シャツやスカートだけではなく、靴や下着まで。
そして少しの携帯用食料と、ラルの三倍近い路銀。
斯くしてラルの手元に上着が戻り、リンネから謝礼金が出た。
普段は無償で人助けしているラルにとっては、貴重な収入と言える。
「一応聞くが、本当に貰って良いのか? 俺はただ、此処までお前を連れて来ただけだぜ?」
「ラルの感覚はきっと麻痺している、可哀想」
「勝手に哀れむな。ほら、そろそろ行くぞ?」
辺り一帯は宵闇に包まれているが、待っていた所で明るくなるワケでもない。
旅慣れている者は、この永久の闇をランタン一つで切り開いて脱して行くのだ。
ランタンを持ったラルとリンネは互いに近くを歩き、森の中へと入って行く。
「一応、聞く。

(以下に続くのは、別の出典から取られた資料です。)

==> src/rtl/display_arbiter.sv <==
// Two-requester arbiter for a 4-digit multiplexed display.
// Ownership changes only at frame boundaries, and the scan runs continuously.
module display_arbiter #(
  parameter int DIGIT_CYCLES = 16,
  parameter int BLANK_CYCLES = 2,
  parameter int MIN_FRAMES   = 2
) (
  input  logic        clk,
  input  logic        reset,
  input  logic        req0,
  input  logic        req1,
  input  logic [15:0] data0,
  input  logic [15:0] data1,
  output logic        gnt0,
  output logic        gnt1,
  output logic        an3,
  output logic        an2,
  output logic        an1,
  output logic        an0,
  output logic [3:0]  char,
  output logic        frame_done
);

  localparam int CW = (DIGIT_CYCLES > 1) ? $clog2(DIGIT_CYCLES) : 1;
  localparam int HW = $clog2(MIN_FRAMES + 1);
  localparam logic [CW-1:0] CNT_LAST = CW'(DIGIT_CYCLES - 1);
  localparam logic [HW-1:0] HELD_MAX = HW'(MIN_FRAMES);

  typedef enum logic [1:0] {IDLE, OWN0, OWN1} state_t;

  state_t        state, state_nxt;
  logic [CW-1:0] cnt, cnt_nxt;
  logic [1:0]    slot, slot_nxt;
  logic [HW-1:0] held, held_nxt;
  logic          last, last_nxt;
  logic [15:0]   latch, latch_nxt;
  logic          boundary;
  logic [3:0]    an_nxt;
  logic [3:0]    char_nxt;

  // Scan position for the next cycle; slot 0 is an3 and slot 3 is an0.
  always_comb begin
    boundary = (slot == 2'd3) && (cnt == CNT_LAST);
    if (cnt == CNT_LAST) begin
      cnt_nxt  = '0;
      slot_nxt = slot + 2'd1;
    end else begin
      cnt_nxt  = cnt + CW'(1);
      slot_nxt = slot;
    end
  end

  // Arbitration decision, applied only when the current cycle ends a frame.
  always_comb begin
    state_nxt = state;
    held_nxt  = held;
    last_nxt  = last;
    latch_nxt = latch;
    if (boundary) begin
      case (state)
        IDLE: begin
          if (req0 && (!req1 || last)) begin
            state_nxt = OWN0;
          end else if (req1) begin
            state_nxt = OWN1;
          end
        end
        OWN0: begin
          if (!req0) begin
            state_nxt = req1 ? OWN1 : IDLE;
          end else if (req1 && held == HELD_MAX) begin
            state_nxt = OWN1;
          end else if (held != HELD_MAX) begin
            held_nxt = held + HW'(1);
          end
        end
        OWN1: begin
          if (!req1) begin
            state_nxt = req0 ? OWN0 : IDLE;
          end else if (req0 && held == HELD_MAX) begin
            state_nxt = OWN0;
          end else if (held != HELD_MAX) begin
            held_nxt = held + HW'(1);
          end
        end
        default: state_nxt = IDLE;
      endcase
      case (state_nxt)
        OWN0:    latch_nxt = data0;
        OWN1:    latch_nxt = data1;
        default: latch_nxt = '0;
      endcase
      if (state_nxt != state) begin
        case (state_nxt)
          OWN0: begin
            held_nxt = HW'(1);
            last_nxt = 1'b0;
          end
          OWN1: begin
            held_nxt = HW'(1);
            last_nxt = 1'b1;
          end
          default: held_nxt = '0;
        endcase
      end
    end
  end

  // Display outputs are derived from next-cycle values so that the registers line up with the scan.
  always_comb begin
    an_nxt   = 4'b1111;
    char_nxt = 4'h0;
    if (state_nxt != IDLE) begin
      case (slot_nxt)
        2'd0:    char_nxt = latch_nxt[15:12];
        2'd1:    char_nxt = latch_nxt[11:8];
        2'd2:    char_nxt = latch_nxt[7:4];
        default: char_nxt = latch_nxt[3:0];
      endcase
      if (int'(cnt_nxt) >= BLANK_CYCLES) begin
        an_nxt[2'd3 - slot_nxt] = 1'b0;
      end
    end
  end

  always_ff @(posedge clk) begin
    if (reset) begin
      cnt        <= '0;
      slot       <= 2'd0;
      state      <= IDLE;
      held       <= '0;
      last       <= 1'b1;
      latch      <= '0;
      gnt0       <= 1'b0;
      gnt1       <= 1'b0;
      {an3, an2, an1, an0} <= 4'b1111;
      char       <= 4'h0;
      frame_done <= 1'b0;
    end else begin
      cnt        <= cnt_nxt;
      slot       <= slot_nxt;
      state      <= state_nxt;
      held       <= held_nxt;
      last       <= last_nxt;
      latch      <= latch_nxt;
      gnt0       <= (state_nxt == OWN0);
      gnt1       <= (state_nxt == OWN1);
      {an3, an2, an1, an0} <= an_nxt;
      char       <= char_nxt;
      frame_done <= (slot_nxt == 2'd3) && (cnt_nxt == CNT_LAST);
    end
  end

endmodule

==> config.mk <==
export PLATFORM = sky130hd
export DESIGN_NAME = display_arbiter
export DESIGN_NICKNAME = d
export VERILOG_FILES = /design/src/rtl/display_arbiter.sv
export SDC_FILE = /design/constraint.sdc
export NUM_CORES = 1
export LEC_CHECK = 0
export CORE_ASPECT_RATIO = 0.7
export CORE_UTILIZATION = 40
export CTS_CLUSTER_SIZE = 20
export DETAILED_ROUTE_END_ITERATION = 12
export GPL_TIMING_DRIVEN = 0
export PLACE_DENSITY_LB_ADDON = 0.25
export SLEW_MARGIN = 10
export SYNTH_ARGS = -nofsm -noshare
export SYNTH_HDL_FRONTEND = slang
export SYNTH_SLANG_ARGS = --single-unit
==> constraint.sdc <==
create_clock -name clk -period 3.9 [get_ports clk]
set_input_delay 0.39 -clock clk [delete_from_list [all_inputs] [get_ports clk]]
set_output_delay 0.39 -clock clk [all_outputs]
set_load 0.05 [all_outputs]
After elaboration in Yosys (flattened, before gate mapping)
Index checks and enable logic that the tools add are counted.
- register bits after elaboration: 38
- latch bits: 0
- memory bits (writable): 0
- memory bits (read-only): 0
- input port bits: 36
- output and inout port bits: 11
- logic and storage cells: 88
- memories kept: 0
- add/subtract/negate cells: 4
- multiply operators: 0
- divide/modulo/power cells: 0
- order comparisons: 3
- equality and inequality tests: 19
- shifts and indexed selects: 0
- multiplexer cells: 27
- bitwise operators: 3
- reduce and logical (&&, ||, !) cells: 18
- operators with widths (kind ; count):
    2-bit two-way mux ; 16
    16-bit one-hot mux with 2 select lines ; 1
    16-bit two-way mux ; 1
    2-bit equality test, second input constant ; 7
    3-bit != test, second input constant ; 4
    4-bit one-hot mux with 3 select lines ; 1
    2-bit by 1-bit equality test with 1-bit output, second input constant ; 4
    4-bit equality test, second input constant ; 2
    1-bit logical AND ; 6
    2-bit one-hot mux with 3 select lines ; 1
    6-bit AND reduction ; 1
    2-bit by 1-bit adder with 2-bit output, second input constant ; 2
    4-bit by 1-bit adder with 4-bit output, second input constant ; 1
    4-bit by 2-bit >= comparator with 1-bit output, second input constant ; 1
    2-bit zero test ; 2
    4-bit two-way mux ; 1
    4-bit inverter ; 1
    2-bit one-hot mux with 2 select lines ; 1
    2-bit nonzero test ; 2
    2-bit OR reduction ; 2
    2-bit by 3-bit < comparator with 1-bit output, second input constant ; 1
    1-bit two-way mux ; 3
    3-bit AND reduction ; 1
    3-bit nonzero test ; 1
    other kinds (10) ; 11

Depth between registers and ports, before layout
Gate-level depths: netlist of run 1.
- depth after elaboration: 10
- gate-level depth with buffers: 14
- gate-level depth less buffers: 12

Least setup slack after synthesis of run 1
Ideal clock, no wire load.
- path kind: register to register
- from: register held[0]
- to: register char[1]
- library setup time: 0.095 ns
- data arrival time: 2.543 ns
- required time: 3.805 ns
- slack: 1.262 ns
- stages on the path, launching flop included: 13
- buffers on the path: 2
- clock period less this slack: 2.638 ns
- path through: dfxtp_1 > inv_1 > ha_1 > mux2_2 > a21o_1 > a21oi_1 > ha_1 > clkbuf_1 > clkbuf_1 > a22oi_1 > nor2_1 > a221oi_1 > a221oi_1
- longest elaborated chain between the ends: 10
- elaborated cells on any way between the ends: 18
- those cells by class: eq/ne (3); mux (10); bitwise (1); reduce/logical (4)
- RTL lines (what ; RTL line ; source):
    start, declared ; 34 ; logic [HW-1:0] held, held_nxt;
    start signal, assigned ; 143 ; held <= held_nxt;
    2-bit equality test * ; 71, 80 ;
    1-bit logical AND, on equally long branches ; 80, 71 ;
    2-bit two-way mux, on equally long branches ; 80, 71 ;
    2-bit two-way mux, on equally long branches ; 78, 69 ;
    2-bit one-hot mux with 3 select lines * ; 60 ; case (state)
    2-bit two-way mux * ; 59 ; if (boundary) begin
    2-bit equality test, or another cell as far along ; 88 ; case (state_nxt)
    16-bit one-hot mux with 2 select lines or 2-bit nonzero test (tied branches) ; 88, 113 ;
    16-bit two-way mux or 1-bit inverter (tied branches) ; -- ;
    4-bit one-hot mux with 3 select lines or 2-bit OR reduction (tied branches) ; -- ;
    end signal, assigned ; 149 ; char <= char_nxt;
    end, declared ; 20 ; output logic [3:0] char,
Every way passes the cells marked *; elsewhere a longest branch is shown, timed or not. The select of a mux whose other input is x is not followed.
A chain may end at the register's enable or synchronous reset.

Worst setup path after layout of run 1
Same ends and word-level chain as after synthesis.

==> results.md, run 1 <==
- Post-CTS Hold Fix Bufs: 0
- Skew-Pair Late Insertion Delay: 0.30 ns
- Flop-to-flop setup slack: 0.65 ns
- CORE AREA: 4890 um^2
- Clk buf depth: 2
- Worst r2r src: held[0]$_SDFFE_PP0P_
- Die area: 5500 um^2
- Pre-CTS setup slack: 0.656 ns
- Worst R2R End: char[1]$_SDFF_PP0_
- Unrepaired setup endpoints after global routing: false
- Share of layout cells above drive strength 1: 0.0597
- Via count: 2190
- MaxCap Viol Count: 0
- Routability Congestion: 0.912
- Antenna diode count: 0
- Required time of the critical path: 4.10 ns
- Post-synth EDFFs: 0
- Synth Area in Adders: 0.0421
- Slowest stage delay, CP: 0.43 ns
- Slew Limit Headroom: 0.620
- Largest net degree at the start of global routing: 12
- Min-delay src: latch[14]$_SDFF_PP0_
- Fillers: 511
- Synth-to-layout area growth: 29.6%
- IO buf count: 45
- Hold Crit Class: reg2reg
- Yosys warning total: 0
- Setup CP Type: reg2reg
- First-pass GRT wire length: 9870 um
- TritonCTS clock tree: built
- Synth Register Bits: 38
- Post-Route WL: 6060 um
- Leading area contributor after synthesis: dfxtp_1
- Vias per cell: 5.66
- Total GRT Usage: 0.235
- Run status: finished clean
- Worst-path cell chain: inv_1, ha_1, mux2_2, a21o_1, a21oi_1, ha_1, clkbuf_1, clkbuf_1, a22oi_1, nor2_1, a221oi_1, a221oi_1
- Fin area: 2700 um^2
- Slew Viols, Final: 0
- Crit end category: flip-flop
- Drt drc: 0
- CTS Buf Count: 5
- FMAX: 308 MHz
- Reg2Reg Depth: 12
- Final critical-path setup slack: 0.654 ns
- Post-synth net total: 309
- Simple-gate area share of the yosys netlist: 0.242
- Number of global-route vias before repair: 2049
- Final core occ: 0.552
- Placed Area: 2620 um^2
- Syn Inst Count: 266
- Pwr per Cell Area: 279 nW/um^2
- Worst path slowest cell: clkbuf_1
- Fin Setup TNS: 0 ns
- Slew @ Worst Pin: 0.570 ns
- H-tree Lvls: 2
- Grt total ovfl: 0
- Worst hold endpoint: latch[14]$_SDFF_PP0_
- Worst Clk Skew: 0.00305 ns
- CTS clock-pin slew for the worst setup and hold paths: 0.07 ns
- Mapped Avg Cell Area: 7.82 um^2
- Multiplexer share of the synthesized area: 0.0247
- Critical-path maximum fanout: 10
- # nets final: 361
- Yosys top cell area share: 0.366
- Synth unique cells: 44
- Compound-Gate Fraction of Synth Area: 0.258
- I/O pin count: 47
- Clock root buffer: clkbuf_8
- Max VDD drop: 130 uV
- Dpl hpwl: 4500 um
- Die Width: 88.2 um
- Clock tree sinks: 38
- Storage cell area: 761 um^2
- Final Cycle Share: 0.832
- Hold Fails Final Rpt: 0
- Cell row count: 21
- Critical path data arrival time: 3.45 ns
- Synthesized cell area: 2080 um^2
- Top cells by area, synth: dfxtp_1, nor2_1, a22oi_1, nand2_1, a21oi_1
- Post-CTS Resized: 0
- DIE HEIGHT: 62.3 um
- Sequential fraction of the synthesis area: 0.366
- Xor-xnor portion of the synthesized cell area: 0.00421
- Ys async rst share: 0
- Initial core utilization: 0.426
- Hold Path Stages: 2
- Initial drt markers: 198
- Final ANT Viol Nets: 0
- Routed len/inst: 15.7 um
- Setup Buffers After CTS: 0
- Min Tclk post-route: 3.25 ns
- Crit path launch type: flip-flop
- Largest family of logic cells by synthesized area: compound AO/OA/AOI/OAI gates
- LEAKAGE: 0.945 nW
- Initial antenna violation count: 0
- Final setup viols: 0
- Initial DRT Pass Iterations: 5
- Multi-input logic area: 1190 um^2
- Primary FF master, synth: dfxtp_1
-- flip-flops by register name, summed over array words and instances (netlist names), 2 cells and up --
register  flops
state         2
cnt           4
latch        16
held          2
char          4
slot          2
-- stage by stage --
stage	power [W]	hold slack, ns	cells
after global routing	0.000787	0.479	387
after global placement	0.000495	0.442	380
after CTS	0.000755	0.463	387
after detailed placement	0.000496	0.452	380
after floorplan	0.000445	0.433	266
final	0.000752	0.464	387
-- critical path: cells and delay by family, from the launching register on --
kind                     cells  cell delay, ns
AO/OA/AOI/OAI                5            0.96
adder cells (fa/ha/maj)      2            0.49
buffers and inverters        3            0.83
flip-flops                   1            0.31
multiplexers                 1            0.38
AND/OR/NAND/NOR              1            0.17
-- placed cells by master, fill, tap and decap left out, types with 4 or more instances in the layout --
| cell | n |
|---|---|
| clkdlybuf4s50_1 | 45 |
| dfxtp_1 | 38 |
| nor2_1 | 34 |
| nand2_1 | 31 |
| a21oi_1 | 23 |
| nor3_1 | 19 |
| a22oi_1 | 16 |
| clkbuf_1 | 13 |
| o21ai_0 | 8 |
| inv_1 | 7 |
| ha_1 | 7 |
| nand3_1 | 6 |
| a22o_1 | 5 |
| a221oi_1 | 5 |
| clkbuf_8 | 5 |
| mux2i_1 | 4 |
| and3_1 | 4 |
| a31oi_1 | 4 |
| a2bb2oi_1 | 4 |
-- cells by family after synthesis --
group | Yosys count
AND/OR/NAND/NOR | 108
XOR/XNOR | 1
multiplexers | 5
adder cells (fa/ha/maj) | 7
flip-flops | 38
AO/OA/AOI/OAI | 78
buffers and inverters | 29
-- final cells by class --
type / instances / area share
plain buffers: 21 / 0.0376
multi-input cells: 199 / 0.441
inverters: 8 / 0.0111
clock inverters: 2 / 0.00371
well taps: 69 / 0.0320
clock buffers: 5 / 0.0255
flip-flops and latches: 38 / 0.282
repair buffers: 45 / 0.167
-- Yosys cell counts (4+ instances only) --
cell type	number
a22o_1	5
nand2_1	31
and3_1	4
nor3_1	19
a31oi_1	4
inv_1	7
o21ai_0	8
dfxtp_1	38
nand3_1	6
ha_1	7
mux2i_1	4
a221oi_1	5
a2bb2oi_1	4
a21oi_1	23
clkbuf_1	13
nor2_1	34
a22oi_1	16
-- worst max path at each step --
stage	start	to	slack, ns	cells past startpoint
after floorplan	held[0]$_SDFFE_PP0P_	char[1]$_SDFF_PP0_	1.26	12
after global placement	held[0]$_SDFFE_PP0P_	char[2]$_SDFF_PP0_	0.72	13
after detailed placement	held[0]$_SDFFE_PP0P_	char[1]$_SDFF_PP0_	0.66	12
after CTS	held[0]$_SDFFE_PP0P_	char[1]$_SDFF_PP0_	0.63	12
after global routing	held[0]$_SDFFE_PP0P_	char[1]$_SDFF_PP0_	0.42	12
final	held[0]$_SDFFE_PP0P_	char[1]$_SDFF_PP0_	0.65	12
-- where the power goes --
part / internal, W / switching [W]
clock: 0.000120 / 0.000142
sequential: 0.000390 / 0.00000277
combinational: 0.0000490 / 0.0000471
total: 0.000559 / 0.000192
-- per-layer routing --
layer | track usage | routed length, um | share of wire
met1 | 0.331 | 2940 | 0.48
met2 | 0.348 | 2570 | 0.42
met3 | 0.0652 | 474 | 0.078
met4 | 0.0685 | 78 | 0.013
met5 | 0 | 0 | 0
Note: power is estimated with default switching activity, not from simulation.
==> run 2: changes to the inputs <==
clock period = 3.1 ns   (was 3.9 ns; I/O delays follow)
==> results.md, run 2 (same netlist as run 1, synthesis figures left out) <==
- I/O pin count: 47 (unchanged)
- Worst path slowest cell: mux2_2 (was clkbuf_1)
- FMAX: 347 MHz (was 308 MHz)
- CTS Buf Count: 5 (unchanged)
- Number of global-route vias before repair: 2049 (unchanged)
- Vias per cell: 5.73 (was 5.66)
- Grt total ovfl: 0 (unchanged)
- Critical-path maximum fanout: 10 (unchanged)
- MaxCap Viol Count: 0 (unchanged)
- Post-Route WL: 6100 um (was 6060 um)
- Fin Setup TNS: 0 ns (unchanged)
- IO buf count: 45 (unchanged)
- Routability Congestion: 0.912 (unchanged)
- Final Cycle Share: 0.929 (was 0.832)
- Worst-path cell chain: inv_1, ha_2, mux2_2, a21o_1, a21oi_1, inv_1, ha_1, buf_2, a22o_1, a22o_1, a22oi_1, a31oi_1 (was inv_1, ha_1, mux2_2, a21o_1, a21oi_1, ha_1, clkbuf_1, clkbuf_1, a22oi_1, nor2_1, a221oi_1, a221oi_1)
- Skew-Pair Late Insertion Delay: 0.30 ns (about the same)
- Pwr per Cell Area: 352 nW/um^2 (was 279 nW/um^2)
- LEAKAGE: 0.949 nW (was 0.945 nW)
- Crit end category: flip-flop (unchanged)
- Buf/Inv on CP: 3 (unchanged)
- Max VDD drop: 164 uV (was 130 uV)
- Reg2Reg Depth: 12 (unchanged)
- Max FFs per register: 16 (unchanged)
- Initial core utilization: 0.426 (unchanged)
- Clock tree sinks: 38 (unchanged)
- Via count: 2200 (was 2190)
- Unrepaired setup endpoints after global routing: false (unchanged)
- Die Width: 88.2 um (unchanged)
- Critical path data arrival time: 3.06 ns (was 3.45 ns)
- Clk buf depth: 2 (unchanged)
- TritonCTS clock tree: built (unchanged)
- Slew Limit Headroom: 0.609 (was 0.620)
- # nets final: 358 (was 361)
- Slew @ Worst Pin: 0.587 ns (was 0.570 ns)
- Cell row count: 21 (unchanged)
- Pre-CTS setup slack: -0.144 ns (was 0.656 ns)
- H-tree Lvls: 2 (unchanged)
- Final setup viols: 0 (unchanged)
- Hold Path Stages: 2 (unchanged)
- CTS clock-pin slew for the worst setup and hold paths: 0.08 ns (was 0.07 ns)
- Final ANT Viol Nets: 0 (unchanged)
- Delay-heaviest family, CP: compound AO/OA/AOI/OAI gates (unchanged)
- Antenna diode count: 0 (unchanged)
- Final critical-path setup slack: 0.220 ns (was 0.654 ns)
- CORE AREA: 4890 um^2 (unchanged)
- First-pass GRT wire length: 9870 um (unchanged)
- Required time of the critical path: 3.28 ns (was 4.10 ns)
- Flop-to-flop setup slack: 0.22 ns (was 0.65 ns)
- Drt drc: 0 (unchanged)
- Crit path launch type: flip-flop (unchanged)
- Largest regs: latch: 16 flops, char: 4 flops, cnt: 4 flops (unchanged)
- DIE HEIGHT: 62.3 um (unchanged)
- Reg with most FFs: latch (unchanged)
- Largest net degree at the start of global routing: 12 (unchanged)
- Hold Crit Class: reg2reg (unchanged)
- Slowest stage delay, CP: 0.36 ns (was 0.43 ns)
- Worst R2R End: char[0]$_SDFF_PP0_ (was char[1]$_SDFF_PP0_)
- Dpl hpwl: 4500 um (unchanged)
- Run status: finished clean (unchanged)
- Final core occ: 0.552 (about the same)
- Hold Fails Final Rpt: 0 (unchanged)
- Min-delay src: latch[14]$_SDFF_PP0_ (unchanged)
- Initial DRT Pass Iterations: 4 (was 5)
- Commonest non-fill, non-tap cells in the layout: clkdlybuf4s50_1, dfxtp_1, nor2_1 (unchanged)
- Min Tclk post-route: 2.88 ns (was 3.25 ns)
- Setup CP Type: reg2reg (unchanged)
- Most common cell after layout, fill and taps aside: clkdlybuf4s50_1 (unchanged)
- Synth-to-layout area growth: 29.7% (was 29.6%)
- Share of layout cells above drive strength 1: 0.0794 (was 0.0597)
- Initial drt markers: 179 (was 198)
- Die area: 5500 um^2 (unchanged)
- Total GRT Usage: 0.235 (unchanged)
- Setup Buffers After CTS: 0 (unchanged)
- Initial antenna violation count: 0 (unchanged)
- Worst hold endpoint: latch[14]$_SDFF_PP0_ (unchanged)
- Clock root buffer: clkbuf_8 (unchanged)
- Routed len/inst: 15.9 um (was 15.7 um)
- Slew Viols, Final: 0 (unchanged)
- Worst Clk Skew: 0.00426 ns (was 0.00305 ns)
- Worst r2r src: held[0]$_SDFFE_PP0P_ (unchanged)
==> run 2: cell types whose count changed in the layout (fill, tap and decap cells not counted) <==
cell and change:
ha_2 +2, a22oi_1 -1, a22oi_2 +1, clkbuf_1 -6
clkbuf_2 +2, ha_1 -2, buf_2 +1
==> run 2: cell type report <==
| type | count | area (um^2) |
|---|---|---|
| tap | 69 | 86.3 |
| inverter | 8 | 30.0 |
| multi-input combinational | 199 | 1200 |
| sequential | 38 | 761 |
| clock buffer | 5 | 68.8 |
| fill | 514 | 2190 |
| buffer | 18 | 93.8 |
| timing repair buffer | 45 | 450 |
| clock inverter | 2 | 10.0 |
==> run 2: through the flow <==
stage | std cells | area (um^2) | hold WS [ns] | total power [W]
after floorplan | 266 | 2080 | 0.394 | 0.000560
after global placement | 380 | 2620 | 0.442 | 0.000623
after detailed placement | 380 | 2620 | 0.452 | 0.000624
after CTS | 387 | 2700 | 0.463 | 0.000950
after global routing | 384 | 2700 | 0.479 | 0.000991
final | 384 | 2700 | 0.464 | 0.000949
==> run 2: repair_timing <==
item | 4_1_cts | 5_1_grt
gates resized for setup | 2 | 6
hold buffers | 0 | 0
setup endpoints to repair | 4 | 13
==> run 2: worst min-delay path, cell delays in order, from the launching register on <==
cell and delay [ns]:
dfxtp_1 0.32, nand2_1 0.05, a21oi_1 0.05
==> run 2: layer usage <==
metal  GRT usage  vias up  share of wire
met5           0        -              0
met3      0.0652       10          0.078
li1            -     1056              -
met4      0.0685        0          0.013
met1       0.331     1031           0.48
met2       0.348      103           0.43
==> run 2: worst max path at each step <==
stage | start | cells after the start | endpoint | slack, ns
global route | held[0]$_SDFFE_PP0P_ | 12 | latch[10]$_SDFF_PP0_ | 0.03
CTS | held[0]$_SDFFE_PP0P_ | 12 | char[1]$_SDFF_PP0_ | 0.003
detailed placement | held[0]$_SDFFE_PP0P_ | 12 | char[1]$_SDFF_PP0_ | -0.14
global placement | held[0]$_SDFFE_PP0P_ | 13 | char[2]$_SDFF_PP0_ | -0.08
floorplan | held[0]$_SDFFE_PP0P_ | 12 | char[1]$_SDFF_PP0_ | 0.46
finish | held[0]$_SDFFE_PP0P_ | 12 | char[0]$_SDFF_PP0_ | 0.22
==> run 2: power breakdown <==
group	switching [W]	internal, W	total [W]
sequential	0.00000350	0.000491	0.000495
combinational	0.0000596	0.0000632	0.000123
clock	0.000181	0.000151	0.000332
total	0.000244	0.000705	0.000949
==> run 3: changes to the inputs <==
==> constraint.sdc (replaced) <==
create_clock -name clk -period 3.5 [get_ports clk]
set_input_delay 0.35 -clock clk [delete_from_list [all_inputs] [get_ports clk]]
set_output_delay 0.35 -clock clk [all_outputs]
set_load 0.01 [all_outputs]
==> results of run 3 <==
Same layout as run 1 (identical final DEF). Status: finished clean.
Among the figures that moved: setup slack after placement 0.656 ns -> 0.256 ns; setup slack after layout 0.654 ns -> 0.254 ns; register-to-register setup slack 0.65 ns -> 0.25 ns; total power 0.000752 W -> 0.000837 W; worst IR drop on VDD 130 uV -> 145 uV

本当にラルは、私を幻魔機関に連れて行くつもり?」
「お前、社会観が麻痺してんじゃないのか? 強力な黒印を祓うには、祓い師の精鋭が揃っている幻魔機関に依頼するのが最善策だ。此処からなら、一月以内には着く」
「……そう」
小さく、リンネが俯く。
「ああ、でもだ。立ち寄った村とかで黒印を見掛けたら、なるべく祓う。だから場合によっては少し、日数が掛かるかもな」
「私は構わない」
「よし。暫くは暗闇で野宿だが、平原を抜ければ日差しを拝める筈だ。その先の村で宿泊しつつ、取り零しの黒印を祓おう」
「うん……」
相変わらず素っ気なく、リンネが適当に返事を返す。
少し速く歩いてラルの隣に並び、半歩近寄った。
「ラル」
「ん?」
「ありがとう」
「そういうのは、全部終わってからだろ?」
「私は今言う」
終わらないと思ったから。
今口にしないと、永遠に失われてしまうかも知れないから。
この言葉も。
感情も。
想いも。
私自身でさえも。
全部、皆。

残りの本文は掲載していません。